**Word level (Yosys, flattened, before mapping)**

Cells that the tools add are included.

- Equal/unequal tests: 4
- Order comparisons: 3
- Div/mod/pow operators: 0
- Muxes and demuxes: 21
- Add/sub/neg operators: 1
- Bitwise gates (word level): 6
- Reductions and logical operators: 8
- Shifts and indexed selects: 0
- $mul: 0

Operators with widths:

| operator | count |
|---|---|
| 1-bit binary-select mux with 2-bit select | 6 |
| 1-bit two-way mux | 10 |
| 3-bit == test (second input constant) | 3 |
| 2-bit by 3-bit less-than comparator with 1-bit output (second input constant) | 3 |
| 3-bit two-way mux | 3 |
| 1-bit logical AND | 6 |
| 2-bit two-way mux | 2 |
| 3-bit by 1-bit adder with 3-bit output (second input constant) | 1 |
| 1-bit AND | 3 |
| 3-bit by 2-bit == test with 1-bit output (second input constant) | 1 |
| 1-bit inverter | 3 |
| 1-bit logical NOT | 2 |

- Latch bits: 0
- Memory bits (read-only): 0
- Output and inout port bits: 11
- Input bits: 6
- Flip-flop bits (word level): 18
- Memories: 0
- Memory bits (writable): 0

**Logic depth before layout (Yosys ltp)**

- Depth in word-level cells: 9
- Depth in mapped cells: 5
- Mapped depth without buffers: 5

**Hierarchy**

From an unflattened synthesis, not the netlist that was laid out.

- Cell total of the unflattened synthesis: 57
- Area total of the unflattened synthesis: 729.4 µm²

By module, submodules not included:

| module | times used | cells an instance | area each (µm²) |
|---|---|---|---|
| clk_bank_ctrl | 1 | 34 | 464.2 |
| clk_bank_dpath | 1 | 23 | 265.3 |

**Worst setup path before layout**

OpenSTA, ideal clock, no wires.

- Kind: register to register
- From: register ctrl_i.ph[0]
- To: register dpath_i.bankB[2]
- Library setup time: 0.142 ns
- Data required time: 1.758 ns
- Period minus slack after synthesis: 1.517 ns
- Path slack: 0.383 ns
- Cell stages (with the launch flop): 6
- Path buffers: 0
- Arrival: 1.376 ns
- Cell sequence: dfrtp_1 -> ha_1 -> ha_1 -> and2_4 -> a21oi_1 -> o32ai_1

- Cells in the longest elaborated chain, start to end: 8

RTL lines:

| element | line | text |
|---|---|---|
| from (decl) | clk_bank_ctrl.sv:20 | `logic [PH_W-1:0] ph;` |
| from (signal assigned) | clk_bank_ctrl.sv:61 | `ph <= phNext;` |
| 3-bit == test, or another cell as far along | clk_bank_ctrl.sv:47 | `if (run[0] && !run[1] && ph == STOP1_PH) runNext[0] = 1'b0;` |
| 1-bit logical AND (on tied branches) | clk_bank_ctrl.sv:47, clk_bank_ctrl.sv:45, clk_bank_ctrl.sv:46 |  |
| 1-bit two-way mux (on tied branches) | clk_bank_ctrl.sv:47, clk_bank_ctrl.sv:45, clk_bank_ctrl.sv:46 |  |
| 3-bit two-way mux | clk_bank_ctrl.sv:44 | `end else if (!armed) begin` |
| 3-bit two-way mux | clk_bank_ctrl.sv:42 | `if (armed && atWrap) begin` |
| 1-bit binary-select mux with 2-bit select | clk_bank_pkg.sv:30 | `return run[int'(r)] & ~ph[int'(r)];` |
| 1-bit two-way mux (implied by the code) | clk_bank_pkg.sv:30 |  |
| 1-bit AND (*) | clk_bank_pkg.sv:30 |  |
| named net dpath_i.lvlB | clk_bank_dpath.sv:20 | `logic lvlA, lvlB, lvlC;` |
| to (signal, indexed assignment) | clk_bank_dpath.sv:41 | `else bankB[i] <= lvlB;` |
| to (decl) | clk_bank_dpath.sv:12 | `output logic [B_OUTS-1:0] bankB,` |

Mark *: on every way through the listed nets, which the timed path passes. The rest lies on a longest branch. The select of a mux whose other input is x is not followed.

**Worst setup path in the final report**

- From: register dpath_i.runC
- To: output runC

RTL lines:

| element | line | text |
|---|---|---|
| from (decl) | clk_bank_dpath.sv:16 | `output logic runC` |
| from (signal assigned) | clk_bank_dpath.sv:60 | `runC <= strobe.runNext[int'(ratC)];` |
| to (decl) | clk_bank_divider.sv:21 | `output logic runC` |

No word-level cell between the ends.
<file path="config.mk">
export PLATFORM = sky130hd
export DESIGN_NAME = pwr_fault_seq
export DESIGN_NICKNAME = d
export VERILOG_FILES = /design/src/rtl/pfs_pkg.sv /design/src/rtl/pfs_sync.sv /design/src/rtl/pfs_fault_latch.sv /design/src/rtl/pfs_fsm.sv /design/src/rtl/pwr_fault_seq.sv
export SDC_FILE = /design/constraint.sdc
export NUM_CORES = 1
export LEC_CHECK = 0
export ABC_AREA = 1
export BUFFER_PORTS_ARGS = -buffer_cell sky130_fd_sc_hd__buf_2
export CAP_MARGIN = 20
export CELL_PAD_IN_SITES_DETAIL_PLACEMENT = 2
export CELL_PAD_IN_SITES_GLOBAL_PLACEMENT = 2
export CORE_MARGIN = 4
export CORE_UTILIZATION = 31
export DETAILED_ROUTE_END_ITERATION = 7
export PLACE_DENSITY_LB_ADDON = 0.1
export SETUP_SLACK_MARGIN = 0.1
export SLEW_MARGIN = 40
export SYNTH_ARGS = -nofsm -noshare
export SYNTH_HDL_FRONTEND = slang
export SYNTH_SLANG_ARGS = --single-unit
</file>
<file path="constraint.sdc">
create_clock -name clk -period 3.34 [get_ports clk]
set_clock_uncertainty 0.15 [all_clocks]
set_input_delay 0.668 -clock clk [delete_from_list [all_inputs] [get_ports clk]]
set_output_delay 0.668 -clock clk [all_outputs]
set_load 0.005 [all_outputs]
</file>
<file path="src/rtl/pfs_pkg.sv">
package pfs_pkg;
  localparam int NUM_ST  = 7;
  localparam int NUM_FLT = 6;
  localparam int NUM_LAT = NUM_FLT + 1;

  localparam int I_RESET = 0;
  localparam int I_HWSD  = 1;
  localparam int I_REGUP = 2;
  localparam int I_MODE  = 3;
  localparam int I_SWSD  = 4;
  localparam int I_ACT   = 5;
  localparam int I_FLTSD = 6;

  // synchronised fault vector positions; latch bit = position + 1
  localparam int F_OT  = 0;
  localparam int F_OC  = 1;
  localparam int F_CLK = 2;
  localparam int F_RUV = 3;
  localparam int F_ROV = 4;
  localparam int F_ROL = 5;

  typedef enum logic [NUM_ST-1:0] {
    ST_RESET = 7'b0000001,
    ST_HWSD  = 7'b0000010,
    ST_REGUP = 7'b0000100,
    ST_MODE  = 7'b0001000,
    ST_SWSD  = 7'b0010000,
    ST_ACT   = 7'b0100000,
    ST_FLTSD = 7'b1000000
  } seq_state_t;
endpackage

</file>
<file path="src/rtl/pfs_sync.sv">
module pfs_sync #(
  parameter int W      = 1,
  parameter int STAGES = 2
) (
  input  logic         clk,
  input  logic         rst,
  input  logic [W-1:0] d,
  output logic [W-1:0] q
);
  logic [STAGES-1:0][W-1:0] stg;

  always_ff @(posedge clk) begin
    if (rst) stg <= '0;
    else     stg <= {stg[STAGES-2:0], d};
  end

  assign q = stg[STAGES-1];
endmodule

</file>
<file path="src/rtl/pfs_fault_latch.sv">
module pfs_fault_latch #(
  parameter int NF = 6
) (
  input  logic        clk,
  input  logic        rst,
  input  logic [NF-1:0] flt_s,
  input  logic        set_en,
  input  logic        pvdd_evt,
  input  logic        clr,
  output logic [NF:0] lat
);
  logic [NF:0] src;

  assign src = {flt_s & {NF{set_en}}, pvdd_evt};

  always_ff @(posedge clk) begin
    if (rst || clr) lat <= '0;
    else            lat <= lat | src;
  end
endmodule

</file>
<file path="src/rtl/pfs_fsm.sv">
module pfs_fsm
  import pfs_pkg::*;
#(
  parameter int REG_WAIT  = 4,
  parameter int MODE_WAIT = 2
) (
  input  logic       clk,
  input  logic       rst,
  input  logic       dvdd_ok,
  input  logic       sd_rel,
  input  logic       sw_sd,
  input  logic       pvdd_low,
  input  logic       rec_any,
  input  logic       reg_any,
  output seq_state_t state,
  output seq_state_t nxt,
  output logic       reg_rst,
  output logic       core_reg_en,
  output logic       ana_pd,
  output logic       ramp_req
);
  localparam int MAXW = (REG_WAIT > MODE_WAIT) ? REG_WAIT : MODE_WAIT;
  localparam int CW   = $clog2(MAXW + 1);
  localparam logic [CW-1:0] REG_LAST  = CW'(REG_WAIT - 1);
  localparam logic [CW-1:0] MODE_LAST = CW'(MODE_WAIT - 1);

  logic [CW-1:0] cnt, cnt_nxt;
  logic          rec_flag, rec_nxt, ramp_nxt;

  always_comb begin
    nxt = state;
    if (!dvdd_ok) begin
      nxt = ST_RESET;
    end else if (state != ST_RESET && !sd_rel) begin
      nxt = ST_HWSD;
    end else begin
      case (state)
        ST_RESET: nxt = ST_HWSD;
        ST_HWSD:  nxt = ST_REGUP;
        ST_REGUP: if (cnt == REG_LAST) nxt = ST_MODE;
        ST_MODE:  if (cnt == MODE_LAST)
                    nxt = (sw_sd || pvdd_low || rec_any) ? ST_SWSD : ST_ACT;
        ST_ACT: begin
          if (reg_any || pvdd_low)   nxt = ST_FLTSD;
          else if (rec_any || sw_sd) nxt = ST_SWSD;
        end
        ST_SWSD: begin
          if (reg_any)                               nxt = ST_FLTSD;
          else if (!sw_sd && !rec_any && !pvdd_low)  nxt = ST_ACT;
        end
        ST_FLTSD: if (sw_sd) nxt = ST_SWSD;
        default:  nxt = ST_RESET;
      endcase
    end
  end

  always_comb begin
    if (nxt != state)
      cnt_nxt = '0;
    else if (state == ST_REGUP || state == ST_MODE)
      cnt_nxt = cnt + 1'b1;
    else
      cnt_nxt = cnt;
  end

  assign rec_nxt  = (state == ST_ACT  && nxt == ST_SWSD && rec_any) ||
                    (state == ST_SWSD && nxt == ST_SWSD && rec_flag && !sw_sd);
  assign ramp_nxt = (state == ST_SWSD) && (nxt == ST_ACT) && rec_flag;

  always_ff @(posedge clk) begin
    if (rst) begin
      state       <= ST_RESET;
      cnt         <= '0;
      rec_flag    <= 1'b0;
      reg_rst     <= 1'b1;
      core_reg_en <= 1'b0;
      ana_pd      <= 1'b1;
      ramp_req    <= 1'b0;
    end else begin
      state       <= nxt;
      cnt         <= cnt_nxt;
      rec_flag    <= rec_nxt;
      reg_rst     <= (nxt == ST_RESET);
      core_reg_en <= (nxt != ST_RESET) && (nxt != ST_HWSD);
      ana_pd      <= (nxt != ST_ACT);
      ramp_req    <= ramp_nxt;
    end
  end
endmodule

</file>
<file path="src/rtl/pwr_fault_seq.sv">
module pwr_fault_seq
  import pfs_pkg::*;
#(
  parameter int PVDD_W      = 6,
  parameter int SYNC_STAGES = 2,
  parameter int REG_WAIT    = 4,
  parameter int MODE_WAIT   = 2
) (
  input  logic              clk,
  input  logic              rst,
  input  logic              dvdd_ok,
  input  logic [PVDD_W-1:0] pvdd_code,
  input  logic [PVDD_W-1:0] pvdd_thresh,
  input  logic              sdn_pin,
  input  logic              sw_sd,
  input  logic              flt_ot,
  input  logic              flt_oc,
  input  logic              flt_clk,
  input  logic [2:0]        flt_ldo,
  output logic              reg_rst,
  output logic              core_reg_en,
  output logic              ana_pd,
  output logic              ramp_req,
  output logic [NUM_LAT-1:0] fault_lat,
  output logic [NUM_ST-1:0]  state_oh
);
  localparam int SYNC_W = NUM_FLT + 1;

  logic [SYNC_W-1:0]  raw_in, sync_out;
  logic [NUM_FLT-1:0] flt_s;
  logic               sd_rel, pvdd_low, rec_any, reg_any;
  logic               set_en, pvdd_evt, lat_clr;
  seq_state_t         state, nxt;

  assign raw_in   = {flt_ldo, flt_clk, flt_oc, flt_ot, sdn_pin};
  assign sd_rel   = sync_out[0];
  assign flt_s    = sync_out[SYNC_W-1:1];
  assign pvdd_low = (pvdd_code < pvdd_thresh);
  assign rec_any  = flt_s[F_OT] | flt_s[F_OC] | flt_s[F_CLK];
  assign reg_any  = flt_s[F_RUV] | flt_s[F_ROV] | flt_s[F_ROL];

  pfs_sync #(.W(SYNC_W), .STAGES(SYNC_STAGES)) i_sync (
    .clk (clk),
    .rst (rst),
    .d   (raw_in),
    .q   (sync_out)
  );

  pfs_fsm #(.REG_WAIT(REG_WAIT), .MODE_WAIT(MODE_WAIT)) i_fsm (
    .clk         (clk),
    .rst         (rst),
    .dvdd_ok     (dvdd_ok),
    .sd_rel      (sd_rel),
    .sw_sd       (sw_sd),
    .pvdd_low    (pvdd_low),
    .rec_any     (rec_any),
    .reg_any     (reg_any),
    .state       (state),
    .nxt         (nxt),
    .reg_rst     (reg_rst),
    .core_reg_en (core_reg_en),
    .ana_pd      (ana_pd),
    .ramp_req    (ramp_req)
  );

  assign set_en   = (state != ST_RESET) && (state != ST_HWSD);
  assign pvdd_evt = (state == ST_ACT) && pvdd_low;
  assign lat_clr  = (nxt == ST_RESET) || (nxt == ST_HWSD) ||
                    ((nxt == ST_SWSD) && sw_sd);

  pfs_fault_latch #(.NF(NUM_FLT)) i_lat (
    .clk      (clk),
    .rst      (rst),
    .flt_s    (flt_s),
    .set_en   (set_en),
    .pvdd_evt (pvdd_evt),
    .clr      (lat_clr),
    .lat      (fault_lat)
  );

  assign state_oh = state;
endmodule

</file>
==> summary.md, run 1 <==
| Metric | Value |
|---|---|
| Chip height | `approximately 85 µm` |
| Residual DRC count | `0` |
| Lkg Pwr | `approximately 0.0011 µW` |
| Hold Path Cell Cnt | `2` |
| First-pass GRT wire length | `around 8300 µm` |
| Syn avg cell area | `about 7.0 µm²` |
| Global Route Usage Sum | `between 10% and 20%` |
| Post-CTS Hold Fix Bufs | `0` |
| Fin. max-slew vios | `0` |
| Relative slew slack | `between 50% and 60%` |
| Post-layout instance area | `around 2200 µm²` |
| Clk Latency, worst-skew pair | `290 ps` |
| CP Capture Type | `register` |
| Placed Area | `~2100 µm²` |
| DR pass1 iterations | `4` |
| Top_reg_cell synth | `dfxtp_1` |
| Num rows | `27` |
| Synth Warn # | `0` |
| Clk pin slew, worst setup/hold paths | `~70 ps` |
| Commonest non-fill, non-tap cells in the layout | `53 x nand2_1, 46 x inv_1, 42 x nor2_1` |
| Post-cts resize count | `0` |
| Number of global-route vias before repair | `about 1,800` |
| Die Footprint | `between 7000 and 8000 µm²` |
| Layout area overhead | `20.0%` |
| Hold Startpoint | `i_sync.stg[2]$_SDFF_PP0_` |
| # IOs | `41` |
| Core ar. | `5610 µm²` |
| Fmax | `around 0.44 GHz` |
| Post-route minimum period | `between 2000 and 2500 ps` |
| DP HPWL | `4080 µm` |
| Peak supply drop | `about 0.23 mV` |
| Place WS | `between 700 and 800 ps` |
| Yosys reg bits | `36` |
| Final count of negative-setup-slack endpoints | `0` |
| Cell count after synthesis | `between 200 and 300` |
| CP startpoint | `pvdd_code[5]` |
| Worst Path Required | `3370 ps` |
| Post-route ant nets | `0` |
| Maxcap violations | `0` |
| Total grt overflow | `0` |
| Clk sinks | `36` |
| FFs w/ async S/R, synth | `0%` |
| CTS root buffer | `clkbuf_8` |
| Syn Nets | `292` |
| Post-synthesis instance area | `around 1800 µm²` |
| Yosys cell types | `25` |
| Actual slew at the worst max-slew pin | `about 660 ps` |
| DRT iter0 DRCs | `21` |
| Post-CTS setup repair buffer count | `0` |
| Vias per cell | `around 4.5` |
| Share of the clock period used by the worst path | `between 60% and 70%` |
| Die W | `around 85 µm` |
| Synth area leader | `dfxtp_1` |
| Antenna violations before repair | `0` |
| Post-route setup slack | `1080 ps` |
| Top cells by area, synth | `dfxtp_1 40%, nand2_1 11%, inv_1 9.5%` |
| Startpoint Class | `primary input` |
| Crit path max fanout | `4` |
| RSZ-0062 raised after global routing | `false` |
| RR Startpoint | `i_sync.q[4]$_SDFF_PP0_` |
| Run status | `complete, no violations` |
| Routed length per instance | `12.9 µm` |
| Port Buffers | `40` |
| Dpl cells | `between 300 and 400` |
| PwrDens | `~390 nW/µm²` |
| TritonCTS clock tree | `yes` |
| Total CTS buffers | `5` |
| Non-Filler Instances | `around 380` |
| Layout cells sized above 1 | `25.5%` |
| GP Congestion | `about 0.80` |
| Post-route setup TNS | `0 ps` |
| Worst Setup Path Type | `in2reg` |
| Top cell type's share of synthesized area | `about two fifths` |
| WP data arrival | `2290 ps` |
| Htree depth | `2` |
| Worst R2R Path Depth | `9` |
| Post-synthesis sequential area ratio | `about two fifths` |
| # fillers | `about 710` |
| Final core occ | `between 30% and 40%` |
| Initial core utilization | `roughly a third` |
| Vias | `~1,700` |
| Min-Delay Path Class | `reg2reg` |
| Layout Nets | `about 340` |
| Deepest clock path buffer count | `2` |
| Final Hold Vio Count | `0` |
| Antenna diodes | `0` |
| EDFF count, synth | `0` |
| Routed WL | `between 4000 and 5000 µm` |
| Most common cell after layout, fill and taps aside | `nand2_1` |
| Largest net degree at the start of global routing | `23` |
sequential cells by signal, indices dropped and copies added (netlist names):
name               cells
i_lat.lat              7
i_fsm.cnt              3
i_fsm.core_reg_en      1
i_fsm.rec_flag         1
i_sync.stg             7
i_fsm.reg_rst          1
i_fsm.state            7
i_fsm.ramp_req         1
i_fsm.ana_pd           1
i_sync.q               7
synth_stat cells, types with 4 or more instances:
cell	instances
nand2_1	53
inv_1	46
nor2_1	42
dfxtp_1	36
nand3_1	17
inv_2	10
a21oi_1	8
ha_1	8
nand2_2	5
nor2_2	5
o21ai_0	5
nand2_4	4
o21a_1	4
critical path, stage by stage:
cell	delay (ps)
buf_2	100
ha_1	300
nand2_1	90
inv_1	40
a21oi_1	130
nand2_1	110
nand2_1	110
nand2_1	60
nand3_1	140
nand2_2	110
o21ai_2	220
inv_2	90
o21a_1	110
kinds of logic after synthesis:
family          Yosys count  share of synthesized area [%]
buf+inv                  58                           12.0
compound gates           22                           7.15
simple gates            134                           34.3
flops                    36                           39.6
xor+xnor                  3                           1.44
fa+ha+maj                 8                           5.50
path summary, 6_finish.rpt:
check | end | slack (ps)
max | i_lat.lat[3]$_SDFF_PP0_ | 1080
min | i_sync.q[2]$_SDFF_PP0_ | 260
max reg2reg | i_lat.lat[3]$_SDFF_PP0_ | 1190
min reg2reg | i_sync.q[2]$_SDFF_PP0_ | 260
area by class of cell:
class                      instances  area [µm²]  area share, %
timing repair buffer              40         200           9.17
sequential                        36         721           33.0
tap                               72        90.1           4.13
clock buffer                       5        68.8           3.15
multi-input combinational        167         881           40.3
clock inverter                     2        12.5          0.573
inverter                          56         210           9.63
report_power, final:
| part | internal, µW | switching [µW] | total [µW] |
|---|---|---|---|
| clock network | 141 | 156 | 297 |
| registers | 441 | 5.17 | 446 |
| logic | 37.0 | 64.2 | 101 |
| total | 619 | 225 | 844 |
stage by stage:
| stage | power [µW] | hold slack (ps) |
|---|---|---|
| after floorplan | 521 | 238 |
| after global routing | 901 | 268 |
| after CTS | 864 | 261 |
| after global placement | 556 | 240 |
| final | 844 | 257 |
| after detailed placement | 560 | 250 |
metal layers:
layer  up-vias  wire, µm  track usage [%]  part of all wire (%)
met2        22      2490             25.7                    51
met5         -         0                0                     0
met3         5       157             3.34                   3.2
met4         0        63             3.88                   1.3
li1        875         -                -                     -
met1       813      2170             18.1                    44
(Power assumes the default switching activity.)
==> run 2, diff against run 1 <==
--- a/config.mk
+++ b/config.mk
@@ -5,13 +5,13 @@
 export SDC_FILE = /design/constraint.sdc
 export NUM_CORES = 1
 export LEC_CHECK = 0
-export ABC_AREA = 1
+export ABC_AREA = 0
 export BUFFER_PORTS_ARGS = -buffer_cell sky130_fd_sc_hd__buf_2
 export CAP_MARGIN = 20
 export CELL_PAD_IN_SITES_DETAIL_PLACEMENT = 2
 export CELL_PAD_IN_SITES_GLOBAL_PLACEMENT = 2
 export CORE_MARGIN = 4
-export CORE_UTILIZATION = 31
+export CORE_UTILIZATION = 32
 export DETAILED_ROUTE_END_ITERATION = 7
 export PLACE_DENSITY_LB_ADDON = 0.1
 export SETUP_SLACK_MARGIN = 0.1
==> constraint.sdc (replaced) <==
create_clock -name clk -period 2.2 [get_ports clk]
set_clock_uncertainty 0.15 [all_clocks]
set_input_delay 0.44 -clock clk [delete_from_list [all_inputs] [get_ports clk]]
set_output_delay 0.44 -clock clk [all_outputs]
set_load 0.005 [all_outputs]
==> run 2 against run 1 <==
Net effect: the run now ends with negative setup slack left; global-route usage up 3.2 points; synthesized cell count down 23%; cell count down 5.8%; first-iteration DRC count rose to 3.5 times the previous value; clock power up 65%; area after synthesis down 0.41%; non-clock buffer count up 44; sequential share of layout area down 4.9 points; hold slack worse by 43 ps; flip-flop and latch count unchanged; critical path depth down 5; combinational power up 66%.
==> summary.md, run 2 <==
| Metric | Value |
|---|---|
| DR pass1 iterations | `4` |
| Top cell type's share of synthesized area | `between 30% and 40%` |
| Cell-internal power | `about 1000 µW` |
| Min-Delay Path Class | `in2reg` |
| Post-route ant nets | `0` |
| Num rows | `27` |
| CP Capture Type | `register` |
| CP Capture Point | `i_fsm.cnt[2]$_SDFFE_PP0P_` |
| Logic pwr share | `about an eighth` |
| Worst R2R Path Depth | `8` |
| Deepest clock path buffer count | `2` |
| First-pass GRT wire length | `10,100 µm` |
| Cell count after synthesis | `around 200` |
| Clk pwr share | `a little under two fifths` |
| Total CTS buffers | `5` |
| Worst Path Buf+Inv | `1` |
| GP Congestion | `approximately 0.8` |
| Switching power | `337 µW` |
| Startpoint Class | `register` |
| # IOs | `41` |
| Post-route minimum period | `approximately 2400 ps` |
| Antenna violations before repair | `0` |
| Port Buffers | `40` |
| Residual DRC count | `0` |
| Crit path depth | `8` |
| Routed WL | `6460 µm` |
| Post-route setup TNS | `-1160 ps` |
| Commonest non-fill, non-tap cells in the layout | `43 x buf_4, 40 x buf_2, 31 x dfxtp_1` |
| EDFF count, synth | `0` |
| Layout cells sized above 1 | `~45%` |
| Vias per cell | `5.14` |
| Sw frac | `between 20% and 30%` |
| Crit path max-delay cell type | `a2111o_1` |
| Slowest cell delay on critical path | `roughly 450 ps` |
| Post-layout instance area | `between 2000 and 3000 µm²` |
| Final core occ | `between 40% and 50%` |
| Layout area overhead | `44.1%` |
| Crit-path leading delay family | `compound AO/OA/AOI/OAI gates` |
| Post-synthesis sequential area ratio | `between 30% and 40%` |
| FFs w/ async S/R, synth | `0%` |
| Post-CTS Hold Fix Bufs | `0` |
| Final count of negative-setup-slack endpoints | `13` |
| Top_reg_cell synth | `dfxtp_1` |
| Post-synthesis instance area | `1810 µm²` |
| Largest net degree at the start of global routing | `14` |
| WP data arrival | `between 2000 and 2500 ps` |
| Vias | `1,829` |
| RR Startpoint | `i_fsm.state[2]$_SDFF_PP0_` |
| Cell with the most instances after synthesis | `dfxtp_1` |
| CP startpoint | `i_fsm.state[2]$_SDFF_PP0_` |
| Synth top cells by count | `36 x dfxtp_1, 17 x a21oi_1, 17 x nor2b_1` |
| Place WS | `-232 ps` |
| Failing checks | `negative setup slack` |
| Die W | `roughly 83 µm` |
| Top cells by area, synth | `dfxtp_1 40%, nor2b_1 5.9%, ha_1 5.5%` |
| Antenna diodes | `0` |
| Crit-path cells | `nor4_4 -> buf_4 -> and3_4 -> nand2b_4 -> a2111o_1 -> o22a_1 -> o32a_1 -> nor3_1` |
| Initial core utilization | `roughly 33%` |
| Share of the clock period used by the worst path | `108%` |
| Global Route Usage Sum | `between 10% and 20%` |
| Htree depth | `2` |
| Relative slew slack | `roughly three quarters` |
| Clk pin slew, worst setup/hold paths | `~70 ps` |
| Reg power frac | `50.7%` |
| Run status | `finished with violations` |
| Clk sinks | `36` |
| WHS | `~210 ps` |
| Worst R2R End | `i_fsm.cnt[2]$_SDFFE_PP0P_` |
| Maxcap violations | `0` |
| TritonCTS clock tree | `yes` |
| Core ar. | `~5500 µm²` |
| Most common cell after layout, fill and taps aside | `buf_4` |
| Actual slew at the worst max-slew pin | `362 ps` |
| Post-route setup slack | `-171 ps` |
| DP HPWL | `~4700 µm` |
| Worst Path Required | `between 2000 and 2500 ps` |
| PwrDens | `511 nW/µm²` |
| Reg2Reg Setup Slack | `-170 ps` |
| Synth area leader | `dfxtp_1` |
| Crit path max fanout | `4` |
| Yosys reg bits | `36` |
| Syn avg cell area | `approximately 9 µm²` |
| Clk Latency, worst-skew pair | `~280 ps` |
| Total grt overflow | `0` |
| Fin. max-slew vios | `0` |
| Layout Nets | `approximately 310` |
| Yosys cell types | `53` |
| Final Hold Vio Count | `0` |
| Synth Warn # | `0` |
| Syn Nets | `about 230` |
| Fmax | `about 0.42 GHz` |
| Die Footprint | `about 6900 µm²` |
| CTS root buffer | `clkbuf_8` |
| Routed length per instance | `~18 µm` |
| Chip height | `83.2 µm` |
| DRT iter0 DRCs | `73` |
| Number of global-route vias before repair | `~2,000` |
| Lkg Pwr | `approximately 0.0011 µW` |
| Placed Area | `around 2300 µm²` |
| RSZ-0062 raised after global routing | `true` |
| Worst Setup Path Type | `reg2reg` |
| Peak supply drop | `~0.44 mV` |
==> run 2: cell count changes in the layout (fill, tap and decap cells not counted), sizes merged, moves of 6 or more <==
cell and delta:
a21oi +9, buf +44, inv -43, nand2 -53, nand3 -12, nor2 -35, nor2b +17, nor3 +6
o211ai +6
==> run 2: cell type report <==
cell class / instances / area [µm²]
Multi-Input combinational cell: 143 / 1110
Timing Repair Buffer: 84 / 534
Inverter: 13 / 48.8
Fill cell: 605 / 2900
Clock buffer: 7 / 86.3
Sequential cell: 36 / 734
Tap cell: 72 / 90.1
Clock inverter: 1 / 7.51
==> run 2: power groups by stage <==
stage	registers, µW	logic [µW]	clock network, µW
2_1_floorplan	689	89.0	0
3_3_place_gp	692	149	0
3_5_place_dp	693	157	0
4_1_cts	678	163	502
5_1_grt	679	187	543
6_report	677	168	490
==> run 2: cell families (layout without fill, tap and decap cells) <==
logic type	Yosys count	after routing	share of synthesized area, %
buf+inv	22	105	5.25
fa+ha+maj	8	8	5.53
simple gates	85	85	28.2
xor+xnor	4	4	1.93
compound gates	46	46	19.3
flops	36	36	39.8
==> run 2: per-stage QoR <==
stage / total power (µW) / instances
3_5_place_dp: 851 / 340
4_1_cts: 1340 / 352
3_3_place_gp: 841 / 340
6_report: 1340 / 356
5_1_grt: 1410 / 356
2_1_floorplan: 778 / 201
==> run 2: timing repair <==
| item | CTS | global route |
|---|---|---|
| buffers inserted | 4 | 4 |
| pin swaps | 7 | 10 |
| resized for setup | 19 | 12 |
| endpoints found under the setup margin | 18 | 15 |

* * *

What to produce → Among the lines of the records, copy out each one that contains the word "logical".

Answer box →
- Reductions and logical operators: 8
| 1-bit logical AND | 6 |
| 1-bit logical NOT | 2 |
| 1-bit logical AND (on tied branches) | clk_bank_ctrl.sv:47, clk_bank_ctrl.sv:45, clk_bank_ctrl.sv:46 |  |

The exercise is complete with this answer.